> **RECORDS SHOWN**
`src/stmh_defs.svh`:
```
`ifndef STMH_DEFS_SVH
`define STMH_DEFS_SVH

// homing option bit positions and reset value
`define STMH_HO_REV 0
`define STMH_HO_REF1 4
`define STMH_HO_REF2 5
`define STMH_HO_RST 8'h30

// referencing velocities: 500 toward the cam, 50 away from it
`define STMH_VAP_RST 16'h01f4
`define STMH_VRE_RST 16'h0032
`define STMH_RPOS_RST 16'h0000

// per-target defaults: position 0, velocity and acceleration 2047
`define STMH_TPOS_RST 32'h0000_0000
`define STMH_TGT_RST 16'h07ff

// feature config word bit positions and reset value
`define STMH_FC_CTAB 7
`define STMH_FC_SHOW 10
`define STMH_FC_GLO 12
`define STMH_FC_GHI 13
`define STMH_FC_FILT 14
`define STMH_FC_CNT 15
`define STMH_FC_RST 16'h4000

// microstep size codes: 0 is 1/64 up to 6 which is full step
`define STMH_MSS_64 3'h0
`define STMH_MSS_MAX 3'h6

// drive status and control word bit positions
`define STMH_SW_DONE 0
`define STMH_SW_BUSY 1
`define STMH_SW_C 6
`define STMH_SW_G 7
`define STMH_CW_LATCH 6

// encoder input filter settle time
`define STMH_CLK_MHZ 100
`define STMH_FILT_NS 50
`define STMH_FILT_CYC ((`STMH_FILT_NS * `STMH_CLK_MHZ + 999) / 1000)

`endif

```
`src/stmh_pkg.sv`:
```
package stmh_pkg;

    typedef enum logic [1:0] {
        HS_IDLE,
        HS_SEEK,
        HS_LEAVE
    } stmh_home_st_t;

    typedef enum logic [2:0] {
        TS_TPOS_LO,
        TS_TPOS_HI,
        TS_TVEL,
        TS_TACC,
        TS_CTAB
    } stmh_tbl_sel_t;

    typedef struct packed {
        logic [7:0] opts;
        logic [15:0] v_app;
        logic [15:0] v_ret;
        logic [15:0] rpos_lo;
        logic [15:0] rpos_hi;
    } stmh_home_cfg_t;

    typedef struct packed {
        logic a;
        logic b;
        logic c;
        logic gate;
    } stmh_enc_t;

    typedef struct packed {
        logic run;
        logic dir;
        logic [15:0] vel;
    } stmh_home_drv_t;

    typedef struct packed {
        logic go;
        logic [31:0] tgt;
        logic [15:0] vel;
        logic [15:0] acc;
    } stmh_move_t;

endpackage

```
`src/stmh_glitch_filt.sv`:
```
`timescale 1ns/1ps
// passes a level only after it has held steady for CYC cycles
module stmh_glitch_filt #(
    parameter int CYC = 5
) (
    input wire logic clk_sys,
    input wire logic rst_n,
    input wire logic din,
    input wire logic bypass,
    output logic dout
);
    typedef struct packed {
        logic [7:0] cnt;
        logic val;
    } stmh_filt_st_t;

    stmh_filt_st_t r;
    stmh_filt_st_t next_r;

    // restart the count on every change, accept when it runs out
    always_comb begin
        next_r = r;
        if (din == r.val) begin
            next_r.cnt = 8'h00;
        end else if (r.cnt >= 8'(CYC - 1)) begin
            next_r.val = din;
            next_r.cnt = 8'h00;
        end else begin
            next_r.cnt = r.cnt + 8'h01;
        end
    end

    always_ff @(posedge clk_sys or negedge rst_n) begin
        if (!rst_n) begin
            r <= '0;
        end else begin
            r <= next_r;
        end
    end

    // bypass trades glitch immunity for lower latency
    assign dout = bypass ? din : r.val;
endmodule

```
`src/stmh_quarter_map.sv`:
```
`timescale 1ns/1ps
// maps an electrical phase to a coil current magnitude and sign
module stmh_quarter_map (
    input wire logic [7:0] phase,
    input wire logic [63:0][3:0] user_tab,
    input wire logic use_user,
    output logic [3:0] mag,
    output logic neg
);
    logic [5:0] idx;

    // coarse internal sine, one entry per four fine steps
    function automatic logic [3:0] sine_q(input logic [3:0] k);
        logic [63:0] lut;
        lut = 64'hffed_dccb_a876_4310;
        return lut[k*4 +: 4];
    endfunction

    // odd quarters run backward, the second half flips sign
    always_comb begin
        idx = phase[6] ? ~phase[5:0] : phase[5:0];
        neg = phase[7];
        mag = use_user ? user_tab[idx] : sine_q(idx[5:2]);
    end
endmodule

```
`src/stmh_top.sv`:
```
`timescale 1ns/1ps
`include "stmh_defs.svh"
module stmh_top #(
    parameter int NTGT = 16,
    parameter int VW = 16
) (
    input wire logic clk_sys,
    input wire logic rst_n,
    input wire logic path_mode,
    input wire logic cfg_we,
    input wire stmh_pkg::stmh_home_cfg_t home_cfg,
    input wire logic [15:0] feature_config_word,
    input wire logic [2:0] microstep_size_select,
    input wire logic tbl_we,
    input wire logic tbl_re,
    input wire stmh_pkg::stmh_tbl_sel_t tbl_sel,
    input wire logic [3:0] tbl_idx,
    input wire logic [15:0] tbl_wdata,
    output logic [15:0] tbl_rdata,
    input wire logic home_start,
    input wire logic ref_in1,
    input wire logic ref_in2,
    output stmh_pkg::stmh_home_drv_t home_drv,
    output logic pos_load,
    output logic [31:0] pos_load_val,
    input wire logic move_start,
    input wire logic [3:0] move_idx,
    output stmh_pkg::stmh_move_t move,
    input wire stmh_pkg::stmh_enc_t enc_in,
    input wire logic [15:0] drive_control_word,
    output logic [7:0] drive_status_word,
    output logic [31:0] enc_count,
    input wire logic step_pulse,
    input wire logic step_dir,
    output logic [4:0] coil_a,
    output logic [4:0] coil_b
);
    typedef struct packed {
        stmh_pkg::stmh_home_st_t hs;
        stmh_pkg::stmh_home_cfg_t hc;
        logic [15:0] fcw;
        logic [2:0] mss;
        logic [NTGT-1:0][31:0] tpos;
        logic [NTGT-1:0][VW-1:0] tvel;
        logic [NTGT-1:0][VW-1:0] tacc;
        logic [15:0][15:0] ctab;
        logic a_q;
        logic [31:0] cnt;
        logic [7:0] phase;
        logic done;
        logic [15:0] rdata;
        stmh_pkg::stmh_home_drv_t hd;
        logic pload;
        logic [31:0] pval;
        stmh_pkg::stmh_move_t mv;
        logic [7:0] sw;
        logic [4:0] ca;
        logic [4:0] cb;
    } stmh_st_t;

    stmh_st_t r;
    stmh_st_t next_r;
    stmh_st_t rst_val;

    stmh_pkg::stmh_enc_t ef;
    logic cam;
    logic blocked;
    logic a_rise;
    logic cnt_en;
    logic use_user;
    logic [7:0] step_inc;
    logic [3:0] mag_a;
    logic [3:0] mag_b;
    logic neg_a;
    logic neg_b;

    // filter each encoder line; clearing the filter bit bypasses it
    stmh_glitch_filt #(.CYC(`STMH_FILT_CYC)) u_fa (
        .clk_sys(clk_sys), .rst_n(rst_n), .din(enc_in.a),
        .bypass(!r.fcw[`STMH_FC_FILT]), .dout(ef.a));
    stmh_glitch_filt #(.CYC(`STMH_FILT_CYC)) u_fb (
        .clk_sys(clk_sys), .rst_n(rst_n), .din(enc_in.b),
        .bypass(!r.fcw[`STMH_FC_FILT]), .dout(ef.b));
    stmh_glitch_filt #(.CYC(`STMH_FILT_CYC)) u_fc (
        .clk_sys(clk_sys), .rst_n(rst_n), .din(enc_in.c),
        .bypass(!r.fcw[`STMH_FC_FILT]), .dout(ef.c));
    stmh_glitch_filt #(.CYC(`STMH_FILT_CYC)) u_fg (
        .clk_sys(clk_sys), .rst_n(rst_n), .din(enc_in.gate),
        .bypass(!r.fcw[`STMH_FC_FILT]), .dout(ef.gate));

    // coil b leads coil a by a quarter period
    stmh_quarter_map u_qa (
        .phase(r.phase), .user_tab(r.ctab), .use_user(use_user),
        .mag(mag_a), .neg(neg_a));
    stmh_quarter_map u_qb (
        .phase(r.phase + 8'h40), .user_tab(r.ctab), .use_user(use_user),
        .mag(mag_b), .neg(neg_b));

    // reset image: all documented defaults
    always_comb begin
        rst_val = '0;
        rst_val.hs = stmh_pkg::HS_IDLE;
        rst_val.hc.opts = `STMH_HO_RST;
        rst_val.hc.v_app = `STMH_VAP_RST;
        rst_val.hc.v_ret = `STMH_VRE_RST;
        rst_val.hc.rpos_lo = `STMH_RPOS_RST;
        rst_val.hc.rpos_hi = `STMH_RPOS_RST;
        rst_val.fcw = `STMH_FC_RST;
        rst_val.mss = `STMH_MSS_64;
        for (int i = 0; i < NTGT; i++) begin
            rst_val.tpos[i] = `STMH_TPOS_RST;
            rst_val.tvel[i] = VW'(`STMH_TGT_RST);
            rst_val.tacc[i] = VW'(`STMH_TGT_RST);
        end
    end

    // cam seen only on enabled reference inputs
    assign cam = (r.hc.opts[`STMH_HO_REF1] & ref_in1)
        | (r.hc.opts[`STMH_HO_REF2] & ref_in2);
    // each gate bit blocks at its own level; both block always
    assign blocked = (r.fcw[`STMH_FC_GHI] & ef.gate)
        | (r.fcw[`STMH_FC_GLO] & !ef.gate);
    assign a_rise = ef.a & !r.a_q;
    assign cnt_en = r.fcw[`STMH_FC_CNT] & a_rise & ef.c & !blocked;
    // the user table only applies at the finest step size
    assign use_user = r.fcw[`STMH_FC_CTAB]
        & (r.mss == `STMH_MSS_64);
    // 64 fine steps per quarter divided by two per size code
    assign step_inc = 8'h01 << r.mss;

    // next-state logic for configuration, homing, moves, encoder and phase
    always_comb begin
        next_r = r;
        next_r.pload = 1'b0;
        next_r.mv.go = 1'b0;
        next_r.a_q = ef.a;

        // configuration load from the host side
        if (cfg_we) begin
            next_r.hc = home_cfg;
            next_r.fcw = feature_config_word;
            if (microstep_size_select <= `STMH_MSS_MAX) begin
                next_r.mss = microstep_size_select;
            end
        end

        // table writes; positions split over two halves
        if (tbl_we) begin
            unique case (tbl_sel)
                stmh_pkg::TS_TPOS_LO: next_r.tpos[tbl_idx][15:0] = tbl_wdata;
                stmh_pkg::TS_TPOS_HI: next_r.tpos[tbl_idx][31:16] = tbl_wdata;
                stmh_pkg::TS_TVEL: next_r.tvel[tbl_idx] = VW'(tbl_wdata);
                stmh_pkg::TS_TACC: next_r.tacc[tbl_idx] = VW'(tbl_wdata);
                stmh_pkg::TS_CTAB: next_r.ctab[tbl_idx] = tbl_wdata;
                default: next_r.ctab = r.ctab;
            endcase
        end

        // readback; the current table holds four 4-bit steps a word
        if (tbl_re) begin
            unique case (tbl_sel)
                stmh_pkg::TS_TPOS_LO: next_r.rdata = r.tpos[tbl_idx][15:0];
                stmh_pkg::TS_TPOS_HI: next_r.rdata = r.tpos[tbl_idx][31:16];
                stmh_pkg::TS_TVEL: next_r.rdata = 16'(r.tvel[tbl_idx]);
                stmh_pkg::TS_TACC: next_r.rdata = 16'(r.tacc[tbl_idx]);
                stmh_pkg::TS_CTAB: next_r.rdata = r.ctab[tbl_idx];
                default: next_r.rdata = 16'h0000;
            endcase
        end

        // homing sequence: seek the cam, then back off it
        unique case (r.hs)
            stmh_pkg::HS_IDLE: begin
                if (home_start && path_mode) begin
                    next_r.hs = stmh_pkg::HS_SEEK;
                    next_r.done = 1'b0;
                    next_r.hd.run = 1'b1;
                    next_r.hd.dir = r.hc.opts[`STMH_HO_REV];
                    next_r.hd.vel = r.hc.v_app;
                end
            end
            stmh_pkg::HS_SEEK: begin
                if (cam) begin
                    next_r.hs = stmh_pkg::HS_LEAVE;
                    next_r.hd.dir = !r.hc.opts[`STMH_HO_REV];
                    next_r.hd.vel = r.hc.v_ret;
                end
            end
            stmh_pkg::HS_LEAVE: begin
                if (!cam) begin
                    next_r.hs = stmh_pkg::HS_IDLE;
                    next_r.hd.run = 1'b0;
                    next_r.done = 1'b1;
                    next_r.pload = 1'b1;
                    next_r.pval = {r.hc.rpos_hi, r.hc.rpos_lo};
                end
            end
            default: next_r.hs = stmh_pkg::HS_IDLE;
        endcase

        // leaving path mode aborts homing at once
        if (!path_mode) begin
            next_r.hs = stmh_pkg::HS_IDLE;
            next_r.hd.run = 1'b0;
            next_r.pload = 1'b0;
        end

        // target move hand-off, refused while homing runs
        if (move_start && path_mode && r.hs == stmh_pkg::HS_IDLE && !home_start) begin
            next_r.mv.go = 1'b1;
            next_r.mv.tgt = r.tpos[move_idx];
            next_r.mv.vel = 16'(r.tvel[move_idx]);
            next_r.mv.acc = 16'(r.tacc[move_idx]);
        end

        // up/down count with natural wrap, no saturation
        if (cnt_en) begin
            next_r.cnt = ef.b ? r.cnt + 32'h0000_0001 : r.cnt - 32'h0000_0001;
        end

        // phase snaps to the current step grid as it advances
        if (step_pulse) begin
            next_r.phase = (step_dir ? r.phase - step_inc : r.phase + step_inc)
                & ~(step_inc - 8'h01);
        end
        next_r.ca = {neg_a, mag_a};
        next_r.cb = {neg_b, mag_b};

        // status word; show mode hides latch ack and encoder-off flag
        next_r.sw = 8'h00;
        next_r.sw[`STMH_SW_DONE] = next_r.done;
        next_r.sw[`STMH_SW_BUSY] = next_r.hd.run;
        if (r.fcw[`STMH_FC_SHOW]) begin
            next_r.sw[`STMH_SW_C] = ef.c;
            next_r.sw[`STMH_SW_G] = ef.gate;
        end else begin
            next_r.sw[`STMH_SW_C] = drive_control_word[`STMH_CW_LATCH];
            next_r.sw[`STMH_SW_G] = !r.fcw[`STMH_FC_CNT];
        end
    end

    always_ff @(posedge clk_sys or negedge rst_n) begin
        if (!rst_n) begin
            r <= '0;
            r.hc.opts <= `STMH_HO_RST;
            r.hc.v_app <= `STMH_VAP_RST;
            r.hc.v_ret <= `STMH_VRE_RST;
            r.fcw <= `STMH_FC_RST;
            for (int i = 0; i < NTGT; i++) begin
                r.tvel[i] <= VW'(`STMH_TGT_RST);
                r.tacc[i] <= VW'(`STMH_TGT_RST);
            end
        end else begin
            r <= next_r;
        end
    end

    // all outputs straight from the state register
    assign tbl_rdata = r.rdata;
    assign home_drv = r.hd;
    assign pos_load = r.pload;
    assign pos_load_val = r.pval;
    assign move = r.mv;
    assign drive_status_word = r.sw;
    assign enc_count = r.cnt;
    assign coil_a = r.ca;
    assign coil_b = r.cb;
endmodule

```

> **WHAT TO PRODUCE**
Scanning the data above, copy out every line where "encoder" is found.

> **RESPONSE TO THE TASK**
// encoder input filter settle time
    // filter each encoder line; clearing the filter bit bypasses it
    // next-state logic for configuration, homing, moves, encoder and phase
        // status word; show mode hides latch ack and encoder-off flag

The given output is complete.